Vitamin C in fruit, vegetables and fruit juices will enhance iron absorption if consumed with iron-rich foods.
Foods High in Vitamin C include:
• Kiwi Fruit
• Citrus Fruits
• Sweet Potatoes
GUIDANCE AND TIPS
• It is important that toddlers get enough iron in their diet to prevent them from becoming naemic.When toddlers are anaemic, the blood is unable to supply all the oxygen that the body needs.
• Symptoms and signs of anaemia include: looking pale, being tired all the time, irritable behaviour and suffering a lot of infections. Anaemia can also slow down your toddler’s mental development.
• Foods from animals are the best source of iron, such as red meat (beef, lamb and pork), dark poultry meat (chicken legs and thighs), meat products, shellfish and oily fish. Liver is a good source of iron but should be limited to once per week because it contains high amounts of vitamin A.
• If your child does not eat meat you should include plenty of oily fish, cereal foods, lentils, dhal, chickpeas, hummus and other pulses along with green leafy vegetables and fruit in the diet.
• Vitamin C in fruit or fruit juice (but not in fizzy drinks or diluted fruit squash) helps the body to absorb iron from cereal and vegetable foods.
• Do not let your toddler drink tea with meals because this reduces the absorption of iron from foods.
• Toddlers who drink too much cows' milk every day and do not eat a healthy balanced diet may not get enough iron. After their first birthday about three cups of milk of 120mls (4oz) each per day is enough. Toddlers do not need large bottles of milk.
• Follow-on milks and growing up milks are fortified with iron. These can be used in place of cows' milk if you are worried that your toddler does not eat enough iron-rich foods.
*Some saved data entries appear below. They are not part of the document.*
<file path="src/rtl/riscv_single_cycle_lsu.sv">
// riscv_single_cycle_lsu: load/store unit for the RV32E single-cycle core.
// Runs one valid/ready memory transaction per load/store and stalls the core
// until it completes, returning extended load data or a fault.
// Optional feature macro: RISCV_LSU_MISALIGN_TRAP_EN (misaligned accesses fault
// instead of having their low address bits masked).
module riscv_single_cycle_lsu #(
  parameter int unsigned TIMEOUT = 64
) (
  input  logic        clk,
  input  logic        rst,
  input  logic        req_valid,
  input  logic        req_we,
  input  logic [2:0]  req_funct3,
  input  logic [31:0] req_addr,
  input  logic [31:0] req_wdata,
  output logic        stall,
  output logic        done,
  output logic [31:0] rdata,
  output logic        fault,
  output logic [1:0]  fault_cause,
  output logic        mem_req_valid,
  input  logic        mem_req_ready,
  output logic [31:0] mem_req_addr,
  output logic        mem_req_we,
  output logic [3:0]  mem_req_be,
  output logic [31:0] mem_req_wdata,
  input  logic        mem_rsp_valid,
  input  logic [31:0] mem_rsp_rdata,
  input  logic        mem_rsp_err
);

  localparam int unsigned CNT_W = (TIMEOUT > 0) ? $clog2(TIMEOUT + 1) : 1;

  localparam logic [1:0] IDLE = 2'd0;
  localparam logic [1:0] REQ  = 2'd1;
  localparam logic [1:0] WAIT = 2'd2;
  localparam logic [1:0] DONE = 2'd3;

  localparam logic [1:0] CAUSE_ALIGN   = 2'b01;
  localparam logic [1:0] CAUSE_BUS     = 2'b10;
  localparam logic [1:0] CAUSE_TIMEOUT = 2'b11;

  logic [1:0]       state_q, state_d;
  logic             we_q, we_d;
  logic [2:0]       funct3_q, funct3_d;
  logic [1:0]       off_q, off_d;
  logic [CNT_W-1:0] cnt_q, cnt_d;

  logic             done_d, fault_d;
  logic [1:0]       cause_d;
  logic [31:0]      rdata_d;
  logic             mreq_valid_d, mreq_we_d;
  logic [31:0]      mreq_addr_d, mreq_wdata_d;
  logic [3:0]       mreq_be_d;

  logic             illegal_c, misalign_c;
  logic [1:0]       off_c;
  logic [3:0]       be_c;
  logic [31:0]      wdata_c;
  logic [31:0]      shifted_c, load_data_c;

  // Decode the incoming request: legality, alignment, lane offset, strobes, store data.
  always_comb begin
    illegal_c  = req_we ? (req_funct3 >= 3'd3)
                        : (req_funct3 == 3'd3 || req_funct3 == 3'd6 || req_funct3 == 3'd7);
    misalign_c = 1'b0;
`ifdef RISCV_LSU_MISALIGN_TRAP_EN
    case (req_funct3[1:0])
      2'b01:   misalign_c = req_addr[0];
      2'b10:   misalign_c = (req_addr[1:0] != 2'b00);
      default: misalign_c = 1'b0;
    endcase
`else
    misalign_c = 1'b0;
`endif
    // Halfwords and words drop the sub-size address bits and proceed aligned.
    off_c = req_addr[1:0];
    if (req_funct3[1:0] == 2'b01) off_c[0] = 1'b0;
    if (req_funct3[1:0] == 2'b10) off_c = 2'b00;

    be_c    = 4'b1111;
    wdata_c = 32'd0;
    if (req_we) begin
      case (req_funct3[1:0])
        2'b00: begin
          be_c    = 4'b0001 << off_c;
          wdata_c = {4{req_wdata[7:0]}};
        end
        2'b01: begin
          be_c    = 4'b0011 << off_c;
          wdata_c = {2{req_wdata[15:0]}};
        end
        default: begin
          be_c    = 4'b1111;
          wdata_c = req_wdata;
        end
      endcase
    end
  end

  // Align the response to lane 0 and extend according to the captured funct3.
  always_comb begin
    shifted_c = mem_rsp_rdata >> {off_q, 3'b000};
    case (funct3_q)
      3'd0:    load_data_c = {{24{shifted_c[7]}}, shifted_c[7:0]};
      3'd1:    load_data_c = {{16{shifted_c[15]}}, shifted_c[15:0]};
      3'd4:    load_data_c = {24'd0, shifted_c[7:0]};
      3'd5:    load_data_c = {16'd0, shifted_c[15:0]};
      default: load_data_c = shifted_c;
    endcase
  end

  // Next-state and next-output logic; stall is the only combinational output.
  always_comb begin
    state_d      = state_q;
    we_d         = we_q;
    funct3_d     = funct3_q;
    off_d        = off_q;
    cnt_d        = cnt_q;
    done_d       = 1'b0;
    fault_d      = 1'b0;
    cause_d      = 2'b00;
    rdata_d      = 32'd0;
    mreq_valid_d = mem_req_valid;
    mreq_addr_d  = mem_req_addr;
    mreq_we_d    = mem_req_we;
    mreq_be_d    = mem_req_be;
    mreq_wdata_d = mem_req_wdata;
    stall        = 1'b0;

    case (state_q)
      IDLE: begin
        stall = req_valid;
        if (req_valid) begin
          we_d     = req_we;
          funct3_d = req_funct3;
          off_d    = off_c;
          if (illegal_c || misalign_c) begin
            state_d = DONE;
            done_d  = 1'b1;
            fault_d = 1'b1;
            cause_d = CAUSE_ALIGN;
          end else begin
            state_d      = REQ;
            mreq_valid_d = 1'b1;
            mreq_addr_d  = {req_addr[31:2], 2'b00};
            mreq_we_d    = req_we;
            mreq_be_d    = be_c;
            mreq_wdata_d = wdata_c;
          end
        end
      end
      REQ: begin
        stall = 1'b1;
        if (mem_req_ready) begin
          mreq_valid_d = 1'b0;
          cnt_d        = '0;
          state_d      = WAIT;
        end
      end
      WAIT: begin
        stall = 1'b1;
        cnt_d = (cnt_q == {CNT_W{1'b1}}) ? cnt_q : cnt_q + CNT_W'(1);
        if (mem_rsp_valid) begin
          state_d = DONE;
          done_d  = 1'b1;
          if (mem_rsp_err) begin
            fault_d = 1'b1;
            cause_d = CAUSE_BUS;
          end else if (!we_q) begin
            rdata_d = load_data_c;
          end
        end else if (TIMEOUT != 0 && cnt_q == CNT_W'(TIMEOUT)) begin
          state_d = DONE;
          done_d  = 1'b1;
          fault_d = 1'b1;
          cause_d = CAUSE_TIMEOUT;
        end
      end
      default: begin
        // DONE: the core retires here; a still-high req_valid is the same instruction.
        state_d = IDLE;
      end
    endcase

    if (rst) stall = 1'b0;
  end

  // State, captured request and registered outputs.
  always_ff @(posedge clk) begin
    if (rst) begin
      state_q       <= IDLE;
      we_q          <= 1'b0;
      funct3_q      <= 3'd0;
      off_q         <= 2'd0;
      cnt_q         <= '0;
      done          <= 1'b0;
      fault         <= 1'b0;
      fault_cause   <= 2'b00;
      rdata         <= 32'd0;
      mem_req_valid <= 1'b0;
      mem_req_addr  <= 32'd0;
      mem_req_we    <= 1'b0;
      mem_req_be    <= 4'd0;
      mem_req_wdata <= 32'd0;
    end else begin
      state_q       <= state_d;
      we_q          <= we_d;
      funct3_q      <= funct3_d;
      off_q         <= off_d;
      cnt_q         <= cnt_d;
      done          <= done_d;
      fault         <= fault_d;
      fault_cause   <= cause_d;
      rdata         <= rdata_d;
      mem_req_valid <= mreq_valid_d;
      mem_req_addr  <= mreq_addr_d;
      mem_req_we    <= mreq_we_d;
      mem_req_be    <= mreq_be_d;
      mem_req_wdata <= mreq_wdata_d;
    end
  end

endmodule

</file>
Examples of Meals and snacks suitable for toddlers which are high in iron
• Liver pate sandwich or on toast
• Fish or meat paste sandwich - Bacon sandwich
• Hot dog sausage in bread roll
• Taramasalata and pitta bread
• Peanut butter sandwich with half a glass of diluted fresh orange juice
• Hummus and tortilla chips with two small tomatoes
• Baked beans on toast with small green salad
• Portion of dhal and chapatti with a slice of mango
• Breakfast cereals fortified with iron with milk and half a glass of diluted orange juice
• Drinking chocolate with iron fortified follow-on or growing up milk
• Baby rusk and banana
• Dried apricots
• Slice of fruit cake or dark ginger cake with a glass of diluted orange juice
• Digestive biscuits and a handful of strawberries
• Two slices of malt bread with half a glass of dilute
If you are concerned that your toddler might be anaemic or iron-deficient, seek advice from your health visitor or doctor.